Tentang bagaimana kaum Republik pada masa perjuangan kemerdekaan
menemukan dan menggunakan boikot sebagai alat perlawanan, novel Pramoedya Jejak
Langkah cukup apik menuliskan hal itu. "Bukan golongan kuat saja punya kekuatan,
juga golongan lemah. Tuan, golongan lemah bisa menunjukkan kekuatan diri
sebenarnya. Boikot, Tuan, perwujudan kekuatan dari golongan lemah!".
Di tengah situasi sosial politik kolonial yang menjarah banyak
negara-negara kecil tak terkecuali Indonesia pada masa kolonial Belanda, boikot
muncul sebagai senjata yang dianggap berkemajuan pada saat itu seturut dengan
"berorganisasi". Dengan boikot rakyat kecil seperti menemukan alat
yang tepat untuk menggebuk sekali pukul . Itu cukup untuk membuat Belanda pada
saat itu keteteran karena pabrik-pabrik perkebunan dan gula mereka benar-benar
kandas.
Ketika tangan-tangan pekerja berhenti, maka dengan sendirinya arus
perputaran akumulasi modal produksi juga berhenti. Boikot dan mogok, seperti
menjadi perwujudan praktis dari kata-kata Tan Malaka yang mengatakan: "Sesungguhnya
bukanlah kaum pekerja yang bergantung pada kaum modal, tapi kaum modallah yang
bergantung pada kaum pekerja". Dan itu terbukti bagaimana para
elit meradang ketika tangan kasar pekerja itu berhenti.

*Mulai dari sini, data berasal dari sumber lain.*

<file path="src/logic/sbt_pkg.sv">
/*
  shared constants for the byte-wide serial port core.
  assumes a single 25 MHz system clock and synchronous reset.
*/
package sbt_pkg;
  localparam int unsigned CLK_MHZ       = 25;
  localparam int unsigned BYTE_BITS     = 8;
  localparam int unsigned FIFO_DEPTH    = 32;
  localparam logic [7:0]  CTRL_RESET    = 8'h00;
  localparam logic [7:0]  DATA_RESET    = 8'h00;
  // half-period counts for master divider, system clocks per sck half
  localparam logic [6:0]  HALF_DIV2     = 7'h01;
  localparam logic [6:0]  HALF_DIV4     = 7'h02;
  localparam logic [6:0]  HALF_DIV8     = 7'h04;
  localparam logic [6:0]  HALF_DIV16    = 7'h08;
  localparam logic [6:0]  HALF_DIV32    = 7'h10;
  localparam logic [6:0]  HALF_DIV64    = 7'h20;
  localparam logic [6:0]  HALF_DIV128   = 7'h40;
  localparam logic [3:0]  BIT_LAST      = 4'h8;

  typedef enum logic [2:0] {
    SBT_IDLE  = 3'b001,
    SBT_LEAD  = 3'b010,
    SBT_TRAIL = 3'b100
  } sbt_state_type;
endpackage

</file>
<file path="src/logic/sbt_fifo_if.sv">
/*
  valid/ready carrier between the core and its receive fifo.
  assumes both ends on i_clock.
*/
interface sbt_fifo_if #(parameter int WIDTH = 8);
  logic [WIDTH-1:0] data;
  logic             valid;
  logic             ready;
  modport src (output data, output valid, input ready);
  modport snk (input data, input valid, output ready);
endinterface

</file>
<file path="src/logic/sbt_core.sv">
/*
  byte-wide synchronous serial port, master or slave, with a receive fifo.
  assumes pin inputs already synchronous to i_clock; control bits are ports.
*/
module sbt_core
  import sbt_pkg::*;
(
  input  wire logic       i_clock,
  input  wire logic       i_srst,
  input  wire logic       i_power_gate_bit,
  input  wire logic       i_port_enable_bit,
  input  wire logic       i_transfer_irq_enable,
  input  wire logic       i_lsb_first,
  input  wire logic       i_master_set,
  input  wire logic       i_clk_polarity,
  input  wire logic       i_clk_phase,
  input  wire logic       i_rate_select_high,
  input  wire logic       i_rate_select_low,
  input  wire logic       i_double_speed_bit,
  input  wire logic       i_ss_is_input,
  input  wire logic       i_data_wr,
  input  wire logic [7:0] i_data_wdata,
  input  wire logic       i_rx_rd,
  input  wire logic       i_flag_clear,
  input  wire logic       i_sck,
  input  wire logic       i_mosi,
  input  wire logic       i_miso,
  input  wire logic       i_ss_n,
  output logic            o_sck,
  output logic            o_sck_oe_n,
  output logic            o_mosi,
  output logic            o_mosi_oe_n,
  output logic            o_miso,
  output logic            o_miso_oe_n,
  output logic            o_master_select_bit,
  output logic            o_transfer_done_flag,
  output logic            o_write_collision,
  output logic            o_irq,
  output logic            o_busy,
  output logic [7:0]      o_rx_data,
  output logic            o_rx_valid
);
  // ---------------------------------------------------------------
  // enable and mode
  // ---------------------------------------------------------------
  logic          en;
  logic          master_q;
  logic          mfault;
  sbt_state_type st_q;
  logic [7:0]    sh_q;
  logic [3:0]    cnt_q;
  logic [6:0]    div_q;
  logic [6:0]    half;
  logic          sck_d1_q;
  logic          done_ev;
  logic [7:0]    rx_byte;
  logic          out_bit;
  logic          in_bit;
  logic          smp_edge;
  logic          set_edge;
  logic          s_active;
  logic [7:0]    fifo_data;
  logic          fifo_valid;

  assign en = i_port_enable_bit && !i_power_gate_bit;
  assign mfault = en && master_q && i_ss_is_input && !i_ss_n;
  assign s_active = en && !master_q && !i_ss_n;

  always_ff @(posedge i_clock) begin
    if (i_srst) begin
      master_q <= 1'b0;
    end else if (mfault) begin
      master_q <= 1'b0;
    end else if (i_master_set) begin
      master_q <= 1'b1;
    end else if (!en) begin
      master_q <= 1'b0;
    end
  end

  // ---------------------------------------------------------------
  // master rate divider
  // ---------------------------------------------------------------
  always_comb begin
    unique case ({i_rate_select_high, i_rate_select_low, i_double_speed_bit})
      3'b000: half = HALF_DIV4;
      3'b001: half = HALF_DIV2;
      3'b010: half = HALF_DIV16;
      3'b011: half = HALF_DIV8;
      3'b100: half = HALF_DIV64;
      3'b101: half = HALF_DIV32;
      3'b110: half = HALF_DIV128;
      3'b111: half = HALF_DIV64;
    endcase
  end

  // ---------------------------------------------------------------
  // serial bit selection and edges
  // ---------------------------------------------------------------
  assign out_bit = i_lsb_first ? sh_q[0] : sh_q[7];
  assign in_bit  = master_q ? i_miso : i_mosi;
  // slave edge detect on the system clock; sck already synchronous
  assign smp_edge = (i_sck != sck_d1_q) && ((i_sck ^ i_clk_polarity) ^ i_clk_phase);
  assign set_edge = (i_sck != sck_d1_q) && !((i_sck ^ i_clk_polarity) ^ i_clk_phase);
  assign rx_byte  = sh_q;

  // seeded from the pin itself, so no false edge follows reset
  always_ff @(posedge i_clock) begin
    sck_d1_q <= i_sck;
  end

  // ---------------------------------------------------------------
  // transfer engine
  // ---------------------------------------------------------------
  always_ff @(posedge i_clock) begin
    if (i_srst) begin
      st_q    <= SBT_IDLE;
      sh_q    <= DATA_RESET;
      cnt_q   <= '0;
      div_q   <= '0;
      o_sck   <= 1'b0;
      o_mosi  <= 1'b0;
      o_miso  <= 1'b0;
      done_ev <= 1'b0;
    end else begin
      done_ev <= 1'b0;
      // pin values launched here so sck and data share one edge
      if (!en || mfault) begin
        st_q  <= SBT_IDLE;
        cnt_q <= '0;
        o_sck <= i_clk_polarity;
      end else if (master_q) begin
        unique case (st_q)
          SBT_IDLE: begin
            o_sck <= i_clk_polarity;
            if (i_data_wr) begin
              sh_q   <= i_data_wdata;
              o_mosi <= i_lsb_first ? i_data_wdata[0] : i_data_wdata[7];
              cnt_q  <= '0;
              div_q  <= half;
              st_q   <= SBT_LEAD;
            end
          end
          SBT_LEAD: begin
            if (div_q == 7'h01) begin
              div_q <= half;
              o_sck <= ~o_sck;
              st_q  <= SBT_TRAIL;
              // sample and setup on opposite edges
              if (!i_clk_phase) begin
                sh_q <= i_lsb_first ? {in_bit, sh_q[7:1]} : {sh_q[6:0], in_bit};
              end else begin
                o_mosi <= out_bit;
              end
            end else begin
              div_q <= div_q - 7'h01;
            end
          end
          SBT_TRAIL: begin
            if (div_q == 7'h01) begin
              div_q <= half;
              o_sck <= ~o_sck;
              cnt_q <= cnt_q + 4'h1;
              if (i_clk_phase) begin
                sh_q <= i_lsb_first ? {in_bit, sh_q[7:1]} : {sh_q[6:0], in_bit};
              end else begin
                o_mosi <= out_bit;
              end
              if (cnt_q == BIT_LAST - 4'h1) begin
                st_q    <= SBT_IDLE;
                done_ev <= 1'b1;
              end else begin
                st_q <= SBT_LEAD;
              end
            end else begin
              div_q <= div_q - 7'h01;
            end
          end
          default: st_q <= SBT_IDLE;
        endcase
      end else begin
        st_q <= SBT_IDLE;
        if (i_ss_n) begin
          cnt_q <= '0;
          if (i_data_wr) begin
            sh_q   <= i_data_wdata;
            o_miso <= i_lsb_first ? i_data_wdata[0] : i_data_wdata[7];
          end else begin
            o_miso <= out_bit;
          end
        end else begin
          if (i_data_wr && cnt_q == '0) begin
            sh_q   <= i_data_wdata;
            o_miso <= i_lsb_first ? i_data_wdata[0] : i_data_wdata[7];
          end else if (smp_edge) begin
            sh_q  <= i_lsb_first ? {in_bit, sh_q[7:1]} : {sh_q[6:0], in_bit};
            cnt_q <= cnt_q + 4'h1;
          end else if (set_edge) begin
            o_miso <= out_bit;
          end else if (cnt_q == BIT_LAST) begin
            cnt_q   <= '0;
            done_ev <= 1'b1;
          end
        end
      end
    end
  end

  // ---------------------------------------------------------------
  // status flags
  // ---------------------------------------------------------------
  logic busy;
  assign busy = master_q ? (st_q != SBT_IDLE) : (s_active && cnt_q != '0);

  always_ff @(posedge i_clock) begin
    if (i_srst) begin
      o_transfer_done_flag <= 1'b0;
    end else if (done_ev || mfault) begin
      o_transfer_done_flag <= 1'b1;
    end else if (i_flag_clear) begin
      o_transfer_done_flag <= 1'b0;
    end
  end

  always_ff @(posedge i_clock) begin
    if (i_srst) begin
      o_write_collision <= 1'b0;
    end else if (i_data_wr && busy) begin
      o_write_collision <= 1'b1;
    end else if (i_flag_clear) begin
      o_write_collision <= 1'b0;
    end
  end

  always_ff @(posedge i_clock) begin
    if (i_srst) begin
      o_irq <= 1'b0;
    end else begin
      o_irq <= i_transfer_irq_enable && (o_transfer_done_flag || done_ev);
    end
  end

  always_ff @(posedge i_clock) begin
    if (i_srst) begin
      o_busy              <= 1'b0;
      o_master_select_bit <= 1'b0;
    end else begin
      o_busy              <= busy;
      o_master_select_bit <= master_q;
    end
  end

  // ---------------------------------------------------------------
  // pins: select line is never driven here
  // ---------------------------------------------------------------
  always_ff @(posedge i_clock) begin
    if (i_srst) begin
      o_sck_oe_n  <= 1'b1;
      o_mosi_oe_n <= 1'b1;
      o_miso_oe_n <= 1'b1;
    end else begin
      o_sck_oe_n  <= !(en && master_q);
      o_mosi_oe_n <= !(en && master_q);
      o_miso_oe_n <= !s_active;
    end
  end

  // ---------------------------------------------------------------
  // receive buffering
  // ---------------------------------------------------------------
  sbt_fifo_if #(.WIDTH(BYTE_BITS)) rxf ();
  assign rxf.data  = rx_byte;
  assign rxf.valid = done_ev && !mfault;

  sbt_fifo #(.WIDTH(BYTE_BITS), .DEPTH(FIFO_DEPTH)) u_rx_fifo (
    .i_clock (i_clock),
    .i_srst  (i_srst),
    .wr      (rxf.snk),
    .o_data  (fifo_data),
    .o_valid (fifo_valid),
    .i_ready (i_rx_rd)
  );

  always_ff @(posedge i_clock) begin
    if (i_srst) begin
      o_rx_data  <= DATA_RESET;
      o_rx_valid <= 1'b0;
    end else begin
      o_rx_data  <= fifo_data;
      o_rx_valid <= fifo_valid;
    end
  end

  // ---------------------------------------------------------------
  // checks
  // ---------------------------------------------------------------
  a_gate_blocks: assert property (@(posedge i_clock) disable iff (i_srst)
    i_power_gate_bit |=> o_sck_oe_n && o_mosi_oe_n && o_miso_oe_n)
    else $error("pins driven while gated");
  a_miso_idle: assert property (@(posedge i_clock) disable iff (i_srst)
    (!master_q && i_ss_n) |=> o_miso_oe_n)
    else $error("miso driven while deselected");
  a_fault_slave: assert property (@(posedge i_clock) disable iff (i_srst)
    mfault |=> !master_q && o_transfer_done_flag)
    else $error("mode fault not handled");
  a_done_sets: assert property (@(posedge i_clock) disable iff (i_srst)
    done_ev |=> o_transfer_done_flag)
    else $error("done flag missing");
  a_irq_follow: assert property (@(posedge i_clock) disable iff (i_srst)
    (o_transfer_done_flag && i_transfer_irq_enable) |=> o_irq)
    else $error("irq missing");
  a_start_write: assert property (@(posedge i_clock) disable iff (i_srst)
    (en && master_q && !mfault && st_q == SBT_IDLE && i_data_wr) |=> st_q == SBT_LEAD)
    else $error("master did not start");
  a_collide_flag: assert property (@(posedge i_clock) disable iff (i_srst)
    (i_data_wr && busy) |=> o_write_collision)
    else $error("collision not flagged");
  a_slave_reset: assert property (@(posedge i_clock) disable iff (i_srst)
    (en && !master_q && !mfault && !i_master_set && i_ss_n) |=> cnt_q == '0)
    else $error("slave count not cleared");
  a_master_dirs: assert property (@(posedge i_clock) disable iff (i_srst)
    (en && master_q) |=> !o_sck_oe_n && !o_mosi_oe_n && o_miso_oe_n)
    else $error("master pin directions");
  c_master_done: cover property (@(posedge i_clock) master_q && done_ev);
  c_slave_done: cover property (@(posedge i_clock) !master_q && done_ev);
  c_fault: cover property (@(posedge i_clock) mfault);
  c_collide: cover property (@(posedge i_clock) i_data_wr && busy);
endmodule // sbt_core

</file>
<file path="src/logic/sbt_fifo.sv">
/*
  synchronous fifo with valid/ready on both sides.
  assumes one clock, synchronous active-high reset.
*/
module sbt_fifo #(
  parameter int WIDTH = 8,
  parameter int DEPTH = 32
) (
  input  wire logic             i_clock,
  input  wire logic             i_srst,
  sbt_fifo_if.snk               wr,
  output logic [WIDTH-1:0]      o_data,
  output logic                  o_valid,
  input  wire logic             i_ready
);
  localparam int AW = $clog2(DEPTH);
  logic [WIDTH-1:0] mem [DEPTH];
  logic [AW:0]      wp_q;
  logic [AW:0]      rp_q;
  logic             full;
  logic             empty;

  assign full    = (wp_q[AW] != rp_q[AW]) && (wp_q[AW-1:0] == rp_q[AW-1:0]);
  assign empty   = (wp_q == rp_q);
  assign wr.ready = !full;
  assign o_valid = !empty;
  assign o_data  = mem[rp_q[AW-1:0]];

  always_ff @(posedge i_clock) begin
    if (wr.valid && !full) begin
      mem[wp_q[AW-1:0]] <= wr.data;
    end
  end

  always_ff @(posedge i_clock) begin
    if (i_srst) begin
      wp_q <= '0;
    end else if (wr.valid && !full) begin
      wp_q <= wp_q + 1'b1;
    end
  end

  always_ff @(posedge i_clock) begin
    if (i_srst) begin
      rp_q <= '0;
    end else if (i_ready && !empty) begin
      rp_q <= rp_q + 1'b1;
    end
  end
endmodule // sbt_fifo

</file>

Pada titik ini, Boikot menjadi alat
politik kaum tertindas dalam sejarah perlawanan yang paling ampuh untuk memaksa
para elit kolonial untuk membuat keputusan politik penting. Arus modal yang
tergerus bahkan terhenti, tidak hanya sanggup menghentikan dan menghancurkan
akumulasi kapital, tapi juga bisa membuat tank-tank lapis baja berhenti,
pabrik-pabrik senjata menjadi redup.